Figure 1: Inverse filtering the speech signal for estimating the excitation source (LP residual) signal.

Short time spectrum, LP spectrum and Inverse spectrum

The short-time spectrum consists of range of frequencies (magnitude and phase components) that are present in a small segment (10-30 ms) of a signal. An inverse spectrum (A(j\omega)) is an all-zero model derived from (A(z)). The LP spectrum is an all-pole model given by (\frac{1}{A(j\omega)}). The LP spectrum can approximate the envelope of the short-time spectrum depending on the choice of LP order. The gross envelope is captured at low LP orders such as 1 or 3. The short-time spectral envelope is finely matched as the LP order increases. One of the main issues in LP analysis is the choice of appropriate LP order. Figures 2 and 3 show the short-time spectrum, LP spectrum and the inverse LP spectrum for a segment of voiced (/a/) and unvoiced speech (/s/) respectively.
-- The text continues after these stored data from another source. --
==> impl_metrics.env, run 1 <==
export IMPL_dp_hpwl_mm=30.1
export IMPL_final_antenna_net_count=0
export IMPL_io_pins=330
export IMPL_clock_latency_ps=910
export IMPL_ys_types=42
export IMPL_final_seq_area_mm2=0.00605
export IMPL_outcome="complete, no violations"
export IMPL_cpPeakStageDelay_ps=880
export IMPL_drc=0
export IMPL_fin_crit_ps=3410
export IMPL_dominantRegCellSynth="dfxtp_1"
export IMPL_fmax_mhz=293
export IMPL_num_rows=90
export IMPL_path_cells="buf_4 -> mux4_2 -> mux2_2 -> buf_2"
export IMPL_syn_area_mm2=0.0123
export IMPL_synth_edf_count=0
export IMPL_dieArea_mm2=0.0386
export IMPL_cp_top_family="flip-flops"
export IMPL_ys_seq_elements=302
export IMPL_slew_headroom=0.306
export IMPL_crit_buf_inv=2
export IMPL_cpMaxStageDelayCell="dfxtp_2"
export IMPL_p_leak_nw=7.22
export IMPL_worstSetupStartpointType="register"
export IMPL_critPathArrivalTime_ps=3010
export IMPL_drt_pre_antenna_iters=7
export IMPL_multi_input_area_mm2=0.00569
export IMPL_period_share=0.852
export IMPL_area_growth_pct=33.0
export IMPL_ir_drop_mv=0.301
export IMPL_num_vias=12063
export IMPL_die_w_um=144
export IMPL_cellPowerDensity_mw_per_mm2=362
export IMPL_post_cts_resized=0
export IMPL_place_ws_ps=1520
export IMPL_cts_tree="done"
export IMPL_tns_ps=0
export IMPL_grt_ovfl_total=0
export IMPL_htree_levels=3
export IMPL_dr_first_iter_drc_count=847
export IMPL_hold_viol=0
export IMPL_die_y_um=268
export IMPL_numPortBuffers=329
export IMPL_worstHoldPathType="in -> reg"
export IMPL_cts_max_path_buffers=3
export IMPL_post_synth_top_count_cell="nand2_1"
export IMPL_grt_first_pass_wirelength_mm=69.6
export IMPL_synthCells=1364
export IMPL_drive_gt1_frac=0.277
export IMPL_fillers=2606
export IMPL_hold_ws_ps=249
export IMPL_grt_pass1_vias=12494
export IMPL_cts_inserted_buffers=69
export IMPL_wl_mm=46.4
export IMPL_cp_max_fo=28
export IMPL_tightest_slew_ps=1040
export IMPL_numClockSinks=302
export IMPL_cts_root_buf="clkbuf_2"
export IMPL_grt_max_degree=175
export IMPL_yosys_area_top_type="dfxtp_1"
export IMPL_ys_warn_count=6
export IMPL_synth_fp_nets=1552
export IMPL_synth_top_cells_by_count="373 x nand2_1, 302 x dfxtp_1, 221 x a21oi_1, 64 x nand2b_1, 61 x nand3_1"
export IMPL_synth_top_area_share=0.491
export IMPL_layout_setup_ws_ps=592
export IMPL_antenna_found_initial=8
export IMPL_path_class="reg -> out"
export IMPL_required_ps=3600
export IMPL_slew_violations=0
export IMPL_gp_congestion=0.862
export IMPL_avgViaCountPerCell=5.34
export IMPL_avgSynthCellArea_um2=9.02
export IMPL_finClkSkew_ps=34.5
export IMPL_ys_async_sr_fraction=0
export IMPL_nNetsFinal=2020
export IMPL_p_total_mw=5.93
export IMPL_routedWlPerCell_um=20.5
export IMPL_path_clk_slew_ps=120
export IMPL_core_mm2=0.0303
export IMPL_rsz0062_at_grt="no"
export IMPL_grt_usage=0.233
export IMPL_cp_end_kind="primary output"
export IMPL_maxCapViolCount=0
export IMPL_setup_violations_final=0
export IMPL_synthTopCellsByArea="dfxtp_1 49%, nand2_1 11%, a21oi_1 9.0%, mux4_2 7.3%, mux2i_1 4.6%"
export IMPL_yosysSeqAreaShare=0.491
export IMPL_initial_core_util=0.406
Figure 2: (a) Segment of voiced speech /a/ and its (b) short time spectrum, (c) LP spectrum and (d) inverse spectrum (LP order: 10).


Figure 3: (a) Segment of unvoiced speech /s/ and its (b) short time spectrum, (c) LP spectrum and (d) inverse spectrum (LP order: 10).
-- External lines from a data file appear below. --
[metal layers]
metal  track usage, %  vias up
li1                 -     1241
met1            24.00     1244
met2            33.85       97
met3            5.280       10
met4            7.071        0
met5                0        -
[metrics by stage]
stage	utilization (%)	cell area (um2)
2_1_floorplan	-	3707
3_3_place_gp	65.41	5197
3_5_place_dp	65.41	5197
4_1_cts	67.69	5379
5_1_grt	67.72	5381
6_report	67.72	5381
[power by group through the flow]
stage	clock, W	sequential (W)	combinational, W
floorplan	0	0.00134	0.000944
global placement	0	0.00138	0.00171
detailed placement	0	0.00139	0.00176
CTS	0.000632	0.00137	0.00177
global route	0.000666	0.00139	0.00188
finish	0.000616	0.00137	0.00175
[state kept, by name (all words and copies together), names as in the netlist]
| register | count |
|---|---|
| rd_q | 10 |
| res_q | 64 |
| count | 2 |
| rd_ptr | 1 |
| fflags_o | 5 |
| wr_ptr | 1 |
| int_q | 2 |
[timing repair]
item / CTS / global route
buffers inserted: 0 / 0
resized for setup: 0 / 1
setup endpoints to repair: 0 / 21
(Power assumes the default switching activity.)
LP residual for voiced and unvoiced segments

LP residual signal is obtained by passing the speech signal through inverse filter designed with LP coefficients (LPCs). The block diagram of the inverse filter is shown in Figure 4.


Figure 4: Inverse filter to obtain LP residual signal from speech signal.
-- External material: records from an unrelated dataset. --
### src/rtl/digit_scan_ctrl.sv
// rtl/digit_scan_ctrl.sv - two-digit common-anode scan scheduler with blanking
//
// Purpose:
//   Time-multiplexes one shared hex-to-seven-segment decoder and segment bus
//   across two common-anode digits. Each digit is preceded by a blanking
//   interval with both anodes off, so the new nibble never drives the
//   previous digit's anode (no ghosting).
//   The scan order is:
//     BLANK0 -> SHOW0 -> BLANK1 -> SHOW1 -> BLANK0 ...
//
// Parameters:
//   ON_CYCLES     cycles each digit is lit per scan (>= 1)
//   BLANK_CYCLES  cycles both anodes are off before each digit (>= 1)
//   CNT_W         phase counter width; holds max(ON_CYCLES, BLANK_CYCLES)-1
//
// Ports:
//   clk           system clock
//   reset         asynchronous, active-high reset
//   en            scan enable; low blanks the display and parks the scan at BLANK0
//   s0, s1        hex values for digit 0 / digit 1
//   nib           nibble to the shared segment decoder
//   an            active-low anode enables, an[0] = digit 0, an[1] = digit 1
//   digit_strobe  one-cycle pulse on the first lit cycle of each digit
//   active_digit  index of the digit being or last driven

module digit_scan_ctrl #(
  parameter int ON_CYCLES    = 20000,
  parameter int BLANK_CYCLES = 200,
  parameter int CNT_W        = 16
) (
  input  logic       clk,
  input  logic       reset,
  input  logic       en,
  input  logic [3:0] s0,
  input  logic [3:0] s1,
  output logic [3:0] nib,
  output logic [1:0] an,
  output logic       digit_strobe,
  output logic       active_digit
);

  typedef enum logic [1:0] {
    BLANK0 = 2'd0,
    SHOW0  = 2'd1,
    BLANK1 = 2'd2,
    SHOW1  = 2'd3
  } state_t;

  localparam logic [CNT_W-1:0] BLANK_LAST = CNT_W'(BLANK_CYCLES - 1);
  localparam logic [CNT_W-1:0] ON_LAST    = CNT_W'(ON_CYCLES - 1);

  state_t           state;
  logic [CNT_W-1:0] cnt;

  // The counter only ever counts up to the last cycle of the current state
  // and is cleared on every state change, so it can never overflow.
  always_ff @(posedge clk or posedge reset) begin
    if (reset) begin
      state        <= BLANK0;
      cnt          <= '0;
      an           <= 2'b11;
      nib          <= 4'h0;
      digit_strobe <= 1'b0;
      active_digit <= 1'b0;
    end else if (!en) begin
      // Park at the start of the scan; nib/active_digit keep their last value.
      state        <= BLANK0;
      cnt          <= '0;
      an           <= 2'b11;
      digit_strobe <= 1'b0;
    end else begin
      digit_strobe <= 1'b0;
      case (state)
        BLANK0: begin
          if (cnt == BLANK_LAST) begin
            state        <= SHOW0;
            cnt          <= '0;
            an           <= 2'b10;
            nib          <= s0;
            active_digit <= 1'b0;
            digit_strobe <= 1'b1;
          end else begin
            cnt <= cnt + 1'b1;
          end
        end
        SHOW0: begin
          if (cnt == ON_LAST) begin
            state <= BLANK1;
            cnt   <= '0;
            an    <= 2'b11;
          end else begin
            cnt <= cnt + 1'b1;
          end
        end
        BLANK1: begin
          if (cnt == BLANK_LAST) begin
            state        <= SHOW1;
            cnt          <= '0;
            an           <= 2'b01;
            nib          <= s1;
            active_digit <= 1'b1;
            digit_strobe <= 1'b1;
          end else begin
            cnt <= cnt + 1'b1;
          end
        end
        SHOW1: begin
          if (cnt == ON_LAST) begin
            state <= BLANK0;
            cnt   <= '0;
            an    <= 2'b11;
          end else begin
            cnt <= cnt + 1'b1;
          end
        end
        default: begin
          state <= BLANK0;
          cnt   <= '0;
          an    <= 2'b11;
        end
      endcase
    end
  end

endmodule

### config.mk
export PLATFORM = sky130hd
export DESIGN_NAME = digit_scan_ctrl
export DESIGN_NICKNAME = d
export VERILOG_FILES = /design/src/rtl/digit_scan_ctrl.sv
export SDC_FILE = /design/constraint.sdc
export NUM_CORES = 1
export LEC_CHECK = 0
export CAP_MARGIN = 20
export CELL_PAD_IN_SITES_DETAIL_PLACEMENT = 0
export CELL_PAD_IN_SITES_GLOBAL_PLACEMENT = 1
export CORE_AREA = 10 10 67 69
export CTS_BUF_LIST = sky130_fd_sc_hd__clkbuf_16
export CTS_CLUSTER_DIAMETER = 120
export DETAILED_ROUTE_END_ITERATION = 8
export DIE_AREA = 0 0 77 79
export MAX_ROUTING_LAYER = met4
export PLACE_DENSITY = 0.89
export SLEW_MARGIN = 15
export SYNTH_ARGS = -nofsm -noshare
export SYNTH_HDL_FRONTEND = slang
export SYNTH_SLANG_ARGS = --single-unit
export TNS_END_PERCENT = 10
### constraint.sdc
create_clock -name clk -period 4.3 [get_ports clk]
set_input_delay 0.43 -clock clk [delete_from_list [all_inputs] [get_ports clk]]
set_output_delay 0.43 -clock clk [all_outputs]
set_load 0.02 [all_outputs]
==> results of run 1 <==
cells in the final DEF, fill, tap and decap left out, types with 2 or more instances in the layout:
master,instances
nand2_1,12
xor2_1,10
dfstp_2,2
o21ai_0,5
xnor2_1,4
nor4b_1,2
a31oi_1,2
dfrtp_1,24
or2_2,2
ha_1,6
mux2i_1,4
nor2_1,24
inv_1,6
clkdlybuf4s50_1,18
a21oi_1,2
or3_1,3
clkbuf_16,3
nor3_1,2
nand3_1,10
Voiced and unvoiced speech segments and their LP residual signals are shown in Figure 5.


Figure 5: (a) Segment of voiced speech /a/ and its (b) LP residual signal, (c) segment of unvoiced speech /s/ and its (d) LP residual signal (LP order: 10).

Autocorrelation function for voiced/unvoiced speech segments and their LP residuals

  • Autocorrelation function of the signal (x[n]) is computed as $$ R[\tau]=\sum\limits_{n=-\infty}^{+\infty}x[n]x[n+\tau] \qquad(7) $$
  • The autocorrelation function for the voiced speech segment and its LP residual signal is shown in Figure 6.

Figure 6: (a) Segment of voiced speech /a/ and its (b) autocorrelation function, (c) LP residual for the voiced speech segment and its (d) autocorrelation function (LP order: 10).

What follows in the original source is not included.